[Stored items from a collection]
□ □ □ □ □ □ □

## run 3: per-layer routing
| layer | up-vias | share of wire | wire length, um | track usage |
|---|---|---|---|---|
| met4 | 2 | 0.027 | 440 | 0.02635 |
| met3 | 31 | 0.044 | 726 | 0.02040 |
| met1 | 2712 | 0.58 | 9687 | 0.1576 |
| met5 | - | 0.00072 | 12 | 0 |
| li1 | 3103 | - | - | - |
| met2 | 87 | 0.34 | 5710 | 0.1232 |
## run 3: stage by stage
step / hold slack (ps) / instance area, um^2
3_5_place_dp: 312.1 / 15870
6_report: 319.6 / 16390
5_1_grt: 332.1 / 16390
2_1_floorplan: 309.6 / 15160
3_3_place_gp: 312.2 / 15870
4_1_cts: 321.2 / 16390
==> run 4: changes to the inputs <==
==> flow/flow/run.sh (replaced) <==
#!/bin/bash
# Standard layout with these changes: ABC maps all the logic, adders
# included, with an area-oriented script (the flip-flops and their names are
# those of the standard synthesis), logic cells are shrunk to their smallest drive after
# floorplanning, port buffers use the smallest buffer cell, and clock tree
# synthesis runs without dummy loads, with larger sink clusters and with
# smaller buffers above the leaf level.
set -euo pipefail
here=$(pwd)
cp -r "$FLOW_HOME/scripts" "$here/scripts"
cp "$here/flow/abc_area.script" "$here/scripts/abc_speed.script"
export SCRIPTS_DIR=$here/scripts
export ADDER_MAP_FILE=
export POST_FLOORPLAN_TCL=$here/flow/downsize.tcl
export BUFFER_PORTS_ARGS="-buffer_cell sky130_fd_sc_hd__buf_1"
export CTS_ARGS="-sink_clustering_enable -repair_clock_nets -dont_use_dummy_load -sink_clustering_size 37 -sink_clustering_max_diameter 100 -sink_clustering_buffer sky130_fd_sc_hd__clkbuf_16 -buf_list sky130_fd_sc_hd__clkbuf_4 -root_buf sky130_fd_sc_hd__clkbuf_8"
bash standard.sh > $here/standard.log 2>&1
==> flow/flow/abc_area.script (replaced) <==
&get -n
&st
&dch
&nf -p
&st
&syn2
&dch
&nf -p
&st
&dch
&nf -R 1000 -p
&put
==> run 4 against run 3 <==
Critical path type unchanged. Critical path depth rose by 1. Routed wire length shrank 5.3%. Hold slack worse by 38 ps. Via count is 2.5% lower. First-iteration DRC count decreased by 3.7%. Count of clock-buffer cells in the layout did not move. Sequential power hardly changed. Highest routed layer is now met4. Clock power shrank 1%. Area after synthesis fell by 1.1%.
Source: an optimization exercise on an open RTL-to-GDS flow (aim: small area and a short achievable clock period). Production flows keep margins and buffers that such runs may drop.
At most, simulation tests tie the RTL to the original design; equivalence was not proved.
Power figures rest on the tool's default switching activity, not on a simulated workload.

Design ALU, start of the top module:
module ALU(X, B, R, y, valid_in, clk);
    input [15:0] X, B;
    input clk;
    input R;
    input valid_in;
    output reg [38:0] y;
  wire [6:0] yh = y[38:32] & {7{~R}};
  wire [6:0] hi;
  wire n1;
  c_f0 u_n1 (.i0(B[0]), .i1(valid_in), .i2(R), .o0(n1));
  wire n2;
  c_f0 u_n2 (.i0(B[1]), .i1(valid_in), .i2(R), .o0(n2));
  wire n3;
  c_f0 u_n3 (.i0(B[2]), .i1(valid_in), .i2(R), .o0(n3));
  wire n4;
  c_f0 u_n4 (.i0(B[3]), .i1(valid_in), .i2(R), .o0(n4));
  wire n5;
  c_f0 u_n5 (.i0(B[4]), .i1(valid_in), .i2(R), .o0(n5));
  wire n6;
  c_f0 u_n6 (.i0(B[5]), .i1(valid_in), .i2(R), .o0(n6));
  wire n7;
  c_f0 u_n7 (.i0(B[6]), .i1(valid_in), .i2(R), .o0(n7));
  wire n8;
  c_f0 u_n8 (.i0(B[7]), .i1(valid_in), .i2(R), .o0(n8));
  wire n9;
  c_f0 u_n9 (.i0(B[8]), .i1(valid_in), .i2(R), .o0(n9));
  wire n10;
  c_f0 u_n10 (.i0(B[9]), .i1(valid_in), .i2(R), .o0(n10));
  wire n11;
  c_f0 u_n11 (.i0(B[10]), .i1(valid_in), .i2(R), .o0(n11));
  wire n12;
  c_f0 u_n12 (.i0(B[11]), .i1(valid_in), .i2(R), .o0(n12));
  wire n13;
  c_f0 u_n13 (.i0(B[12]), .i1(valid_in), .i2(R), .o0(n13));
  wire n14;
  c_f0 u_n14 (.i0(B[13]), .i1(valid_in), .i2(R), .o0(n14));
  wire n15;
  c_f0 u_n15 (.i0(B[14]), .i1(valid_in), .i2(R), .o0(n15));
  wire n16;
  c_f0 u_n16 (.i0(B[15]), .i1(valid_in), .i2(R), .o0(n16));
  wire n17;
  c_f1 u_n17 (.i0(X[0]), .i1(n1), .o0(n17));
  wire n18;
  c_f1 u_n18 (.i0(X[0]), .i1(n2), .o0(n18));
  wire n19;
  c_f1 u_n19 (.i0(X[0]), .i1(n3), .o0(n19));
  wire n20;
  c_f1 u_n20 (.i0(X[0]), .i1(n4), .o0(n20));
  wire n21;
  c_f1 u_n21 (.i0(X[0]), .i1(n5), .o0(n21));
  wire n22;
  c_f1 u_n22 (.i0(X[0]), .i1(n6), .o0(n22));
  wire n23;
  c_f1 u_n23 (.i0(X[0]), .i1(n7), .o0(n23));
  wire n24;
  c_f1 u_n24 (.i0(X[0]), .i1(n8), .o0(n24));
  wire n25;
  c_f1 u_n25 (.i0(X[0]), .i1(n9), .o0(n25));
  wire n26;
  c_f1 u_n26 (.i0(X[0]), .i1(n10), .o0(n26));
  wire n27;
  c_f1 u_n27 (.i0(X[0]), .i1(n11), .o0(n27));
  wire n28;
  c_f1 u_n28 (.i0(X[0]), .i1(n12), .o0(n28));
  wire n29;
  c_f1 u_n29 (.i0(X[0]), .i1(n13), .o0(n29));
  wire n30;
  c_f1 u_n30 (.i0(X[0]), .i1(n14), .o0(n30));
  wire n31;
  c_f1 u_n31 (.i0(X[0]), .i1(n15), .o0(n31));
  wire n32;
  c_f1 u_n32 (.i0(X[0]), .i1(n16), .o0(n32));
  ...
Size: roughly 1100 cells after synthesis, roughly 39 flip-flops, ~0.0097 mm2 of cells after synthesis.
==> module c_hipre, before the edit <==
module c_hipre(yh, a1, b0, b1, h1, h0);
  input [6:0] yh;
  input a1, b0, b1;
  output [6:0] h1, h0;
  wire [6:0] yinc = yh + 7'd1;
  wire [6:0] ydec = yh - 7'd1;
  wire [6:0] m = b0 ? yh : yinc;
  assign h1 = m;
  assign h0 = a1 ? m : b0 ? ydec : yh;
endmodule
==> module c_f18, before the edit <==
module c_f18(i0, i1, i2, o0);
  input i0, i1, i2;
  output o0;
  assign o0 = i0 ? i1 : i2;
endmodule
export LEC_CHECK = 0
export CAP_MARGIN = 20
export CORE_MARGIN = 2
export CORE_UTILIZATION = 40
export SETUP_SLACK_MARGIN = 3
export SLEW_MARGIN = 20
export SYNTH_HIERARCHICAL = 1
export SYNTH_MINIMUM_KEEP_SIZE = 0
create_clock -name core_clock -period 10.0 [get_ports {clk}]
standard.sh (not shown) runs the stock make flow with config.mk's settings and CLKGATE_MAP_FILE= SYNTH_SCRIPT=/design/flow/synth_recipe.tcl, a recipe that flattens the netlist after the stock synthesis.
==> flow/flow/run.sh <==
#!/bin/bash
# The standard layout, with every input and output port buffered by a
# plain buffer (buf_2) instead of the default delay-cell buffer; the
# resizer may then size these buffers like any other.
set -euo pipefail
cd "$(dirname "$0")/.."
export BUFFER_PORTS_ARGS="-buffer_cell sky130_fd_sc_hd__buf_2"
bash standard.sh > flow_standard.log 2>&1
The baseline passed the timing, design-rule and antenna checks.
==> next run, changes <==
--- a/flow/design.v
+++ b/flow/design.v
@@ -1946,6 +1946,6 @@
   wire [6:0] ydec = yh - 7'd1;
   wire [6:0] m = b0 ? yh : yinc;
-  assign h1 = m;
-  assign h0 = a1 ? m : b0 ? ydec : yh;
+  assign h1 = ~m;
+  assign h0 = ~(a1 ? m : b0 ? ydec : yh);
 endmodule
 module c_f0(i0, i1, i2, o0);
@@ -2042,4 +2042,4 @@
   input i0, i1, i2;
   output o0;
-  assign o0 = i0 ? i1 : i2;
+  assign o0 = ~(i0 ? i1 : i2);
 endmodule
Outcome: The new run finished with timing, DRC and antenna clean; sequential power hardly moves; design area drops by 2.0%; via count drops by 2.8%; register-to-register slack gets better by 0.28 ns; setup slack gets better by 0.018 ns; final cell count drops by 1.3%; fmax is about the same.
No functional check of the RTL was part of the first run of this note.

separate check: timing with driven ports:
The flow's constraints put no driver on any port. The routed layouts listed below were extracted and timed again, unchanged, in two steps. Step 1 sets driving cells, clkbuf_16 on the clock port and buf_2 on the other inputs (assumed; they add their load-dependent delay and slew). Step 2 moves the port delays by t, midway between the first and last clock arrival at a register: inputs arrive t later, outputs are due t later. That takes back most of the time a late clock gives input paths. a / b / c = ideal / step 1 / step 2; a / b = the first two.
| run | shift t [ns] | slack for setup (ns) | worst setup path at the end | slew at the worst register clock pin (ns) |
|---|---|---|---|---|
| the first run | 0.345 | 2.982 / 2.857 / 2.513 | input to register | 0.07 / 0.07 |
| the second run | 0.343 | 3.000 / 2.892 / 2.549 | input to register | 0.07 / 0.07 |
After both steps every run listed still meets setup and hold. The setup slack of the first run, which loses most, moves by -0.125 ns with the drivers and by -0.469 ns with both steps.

□ □ □ □ □ □ □

* [YOUR ASSIGNMENT] Go through the records above and copy every line with the word "replaced".

* [WORKED SOLUTION]
==> flow/flow/run.sh (replaced) <==
==> flow/flow/abc_area.script (replaced) <==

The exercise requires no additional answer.